Regarding Plaintiff's claim of inadequate medical care, to establish an Eighth Amendment violation, Plaintiff must show Defendants exhibited "deliberate indifference" to his "serious medical needs." Farmer, 511 U.S. 825, 835 (1994); Wilson v. Seiter, 501 U.S. 294, 297 (1991). A claim of deliberate medical indifference requires more than a showing of mere negligence, Estelle v. Gamble, 429 U.S. 97, 105-06 (1976), and "more than ordinary lack of due care for the prisoner's interests or safety." Whitley v. Albers, 475 U.S. 312, 319 (1986). The Fourth Circuit has noted that treatment "must be so grossly incompetent, inadequate or excessive as to shock the conscience or to be intolerable to fundamental fairness." Miltier v. Beorn, 896 F.2d 848, 851 (4th Cir. 1990) (citation omitted).

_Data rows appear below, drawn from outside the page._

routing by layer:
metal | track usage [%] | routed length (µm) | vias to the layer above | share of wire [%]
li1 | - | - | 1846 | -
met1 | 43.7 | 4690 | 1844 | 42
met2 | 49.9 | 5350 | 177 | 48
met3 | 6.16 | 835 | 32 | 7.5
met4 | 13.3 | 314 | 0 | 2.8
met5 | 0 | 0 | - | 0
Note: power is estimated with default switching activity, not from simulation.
$ cat src/rtl/alm_evt_counter.sv
module alm_evt_counter #(
  parameter int CW = 8
) (
  input  logic          clk,
  input  logic          rst,
  input  logic          restart,
  input  logic          inc,
  output logic [CW-1:0] cnt
);
  always_ff @(posedge clk) begin
    if (rst)                      cnt <= '0;
    else if (restart)             cnt <= inc ? CW'(1) : '0;
    else if (inc && cnt != '1)    cnt <= cnt + 1'b1;
  end


  cnt_monotonic_chk: assert property (@(posedge clk) disable iff (rst)
    !$past(restart) |-> cnt >= $past(cnt));
endmodule

$ cat src/rtl/alm_esf_vote.sv
module alm_esf_vote #(
  parameter int PAT_W   = 16,
  parameter int LONG_N  = 10,
  parameter int LONG_K  = 8,
  parameter int SHORT_N = 5,
  parameter int SHORT_K = 4
) (
  input  logic             clk,
  input  logic             rst,
  input  logic             dl_stb,
  input  logic             dl_bit,
  input  logic [PAT_W-1:0] target,
  input  logic             vote5,
  output logic             vote_ok
);
  localparam int BW = $clog2(PAT_W);
  localparam int PW = $clog2(LONG_N + 1);

  logic [PAT_W-1:0]  word;
  logic [BW-1:0]     nbits;
  logic [LONG_N-1:0] hist;
  logic [PAT_W-1:0]  next_word;
  logic              word_done;
  logic [PW-1:0]     pop_long, pop_short;

  assign next_word = {word[PAT_W-2:0], dl_bit};
  assign word_done = dl_stb && (nbits == BW'(PAT_W - 1));

  always_ff @(posedge clk) begin
    if (rst) begin
      word  <= '0;
      nbits <= '0;
      hist  <= '0;
    end else if (dl_stb) begin
      word <= next_word;
      if (word_done) begin
        nbits <= '0;
        hist  <= {hist[LONG_N-2:0], next_word == target};
      end else begin
        nbits <= nbits + 1'b1;
      end
    end
  end

  always_comb begin
    pop_long  = '0;
    pop_short = '0;
    for (int i = 0; i < LONG_N; i++) begin
      pop_long = pop_long + PW'(hist[i]);
      if (i < SHORT_N) pop_short = pop_short + PW'(hist[i]);
    end
  end

  assign vote_ok = vote5 ? (pop_short >= PW'(SHORT_K)) : (pop_long >= PW'(LONG_K));


  hist_hold_chk: assert property (@(posedge clk) disable iff (rst)
    !$past(dl_stb) |-> $stable(hist));

  word_hold_chk: assert property (@(posedge clk) disable iff (rst)
    !$past(dl_stb) |-> $stable(word) && $stable(nbits));
endmodule
**config.mk**
```make
export PLATFORM = sky130hd
export DESIGN_NAME = vif_ctrl
export DESIGN_NICKNAME = d
export VERILOG_FILES = /design/src/rtl/vif_pkg.sv /design/src/rtl/vif_mode_dec.sv /design/src/rtl/vif_flag_regs.sv /design/src/rtl/vif_word_pack.sv /design/src/rtl/vif_ctrl.sv
export SDC_FILE = /design/constraint.sdc
export NUM_CORES = 1
export LEC_CHECK = 0
export ABC_AREA = 1
export CORE_UTILIZATION = 24
export DETAILED_ROUTE_END_ITERATION = 12
export GPL_TIMING_DRIVEN = 0
export PLACE_DENSITY_LB_ADDON = 0.25
export SYNTH_ARGS = -nofsm -noshare
export SYNTH_HDL_FRONTEND = slang
export SYNTH_HIERARCHICAL = 1
export SYNTH_SLANG_ARGS = --single-unit
```
**constraint.sdc**
```tcl
create_clock -name clk -period 1.4 [get_ports clk]
set_input_delay 0.28 -clock clk [delete_from_list [all_inputs] [get_ports clk]]
set_output_delay 0.28 -clock clk [all_outputs]
set_load 0.01 [all_outputs]
```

Plaintiff fails to allege his condition or symptoms and how Defendants failed to address his ailments. Rather, Plaintiff's complaint suggests Defendants have assessed his complaints and that he disagrees with either the diagnosis or course of treatment. Mere disagreement between an inmate and a physician over the appropriate form of treatment is not an actionable claim and questions of medical judgment are generally not subject to judicial review. See Wright v. Collins, 766 F.2d 841, 849 (4th Cir. 1985) (noting disagreements between an inmate and doctor over the inmate's medical care do not state an actionable claim absent exceptional circumstances); Russell v. Sheffer, 528 F.2d 318, 319 (4th Cir. 1975) (noting an inmate's allegations of unreasonable medical care "must reach constitutional dimension before a federal court will interfere with the internal operations" of a penal facility and that "[q]uestions of medical judgment are not subject to judicial review").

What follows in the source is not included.